Work item: So that nothing is lost, transcribe each line of the records exactly.

(Beginning of Entries provided)

`config.mk`:
```
export PLATFORM = sky130hd
export DESIGN_NAME = adc_regseq
export DESIGN_NICKNAME = d
export VERILOG_FILES = /design/src/rtl/adcseq_pkg.sv /design/src/rtl/adcseq_cfg.sv /design/src/rtl/adcseq_trig.sv /design/src/rtl/adcseq_ctrl.sv /design/src/rtl/adcseq_dreg.sv /design/src/rtl/adc_regseq.sv
export SDC_FILE = /design/constraint.sdc
export NUM_CORES = 1
export LEC_CHECK = 0
export BUFFER_PORTS_ARGS = -buffer_cell sky130_fd_sc_hd__buf_2
export CORE_AREA = 2 2 87 89
export CTS_CLUSTER_SIZE = 28
export DETAILED_ROUTE_END_ITERATION = 10
export DIE_AREA = 0 0 89 91
export GPL_TIMING_DRIVEN = 0
export PLACE_DENSITY = 0.77
export SLEW_MARGIN = 15
export SYNTH_ARGS = -nofsm -noshare
export SYNTH_HDL_FRONTEND = slang
export SYNTH_SLANG_ARGS = --single-unit
export TNS_END_PERCENT = 10
```
`constraint.sdc`:
```
create_clock -name clk -period 2.89 [get_ports clk]
set_clock_uncertainty 0.2 [all_clocks]
set_input_delay 0.578 -clock clk [delete_from_list [all_inputs] [get_ports clk]]
set_output_delay 0.578 -clock clk [all_outputs]
set_load 0.005 [all_outputs]
```
$ cat src/rtl/acc_bmk_pkg.sv
package acc_bmk_pkg;
   localparam int ADDR_W = 3;

   typedef enum logic [ADDR_W-1:0] {
      RA_CTRL = 3'd0,
      RA_ICNT = 3'd1,
      RA_DCNT = 3'd2,
      RA_THR  = 3'd3,
      RA_FLAG = 3'd4,
      RA_IEN  = 3'd5,
      RA_FCLR = 3'd6,
      RA_FSET = 3'd7
   } acc_bmk_addr_e;

   localparam int CTL_W      = 4;
   localparam int CB_IEN     = 0;
   localparam int CB_DEN     = 1;
   localparam int CB_CMP_EN  = 2;
   localparam int CB_CMP_SEL = 3;
endpackage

(End of Entries provided)

Solved exercise:
`config.mk`:
```
export PLATFORM = sky130hd
export DESIGN_NAME = adc_regseq
export DESIGN_NICKNAME = d
export VERILOG_FILES = /design/src/rtl/adcseq_pkg.sv /design/src/rtl/adcseq_cfg.sv /design/src/rtl/adcseq_trig.sv /design/src/rtl/adcseq_ctrl.sv /design/src/rtl/adcseq_dreg.sv /design/src/rtl/adc_regseq.sv
export SDC_FILE = /design/constraint.sdc
export NUM_CORES = 1
export LEC_CHECK = 0
export BUFFER_PORTS_ARGS = -buffer_cell sky130_fd_sc_hd__buf_2
export CORE_AREA = 2 2 87 89
export CTS_CLUSTER_SIZE = 28
export DETAILED_ROUTE_END_ITERATION = 10
export DIE_AREA = 0 0 89 91
export GPL_TIMING_DRIVEN = 0
export PLACE_DENSITY = 0.77
export SLEW_MARGIN = 15
export SYNTH_ARGS = -nofsm -noshare
export SYNTH_HDL_FRONTEND = slang
export SYNTH_SLANG_ARGS = --single-unit
export TNS_END_PERCENT = 10
```
`constraint.sdc`:
```
create_clock -name clk -period 2.89 [get_ports clk]
set_clock_uncertainty 0.2 [all_clocks]
set_input_delay 0.578 -clock clk [delete_from_list [all_inputs] [get_ports clk]]
set_output_delay 0.578 -clock clk [all_outputs]
set_load 0.005 [all_outputs]
```
$ cat src/rtl/acc_bmk_pkg.sv
package acc_bmk_pkg;
   localparam int ADDR_W = 3;

   typedef enum logic [ADDR_W-1:0] {
      RA_CTRL = 3'd0,
      RA_ICNT = 3'd1,
      RA_DCNT = 3'd2,
      RA_THR  = 3'd3,
      RA_FLAG = 3'd4,
      RA_IEN  = 3'd5,
      RA_FCLR = 3'd6,
      RA_FSET = 3'd7
   } acc_bmk_addr_e;

   localparam int CTL_W      = 4;
   localparam int CB_IEN     = 0;
   localparam int CB_DEN     = 1;
   localparam int CB_CMP_EN  = 2;
   localparam int CB_CMP_SEL = 3;
endpackage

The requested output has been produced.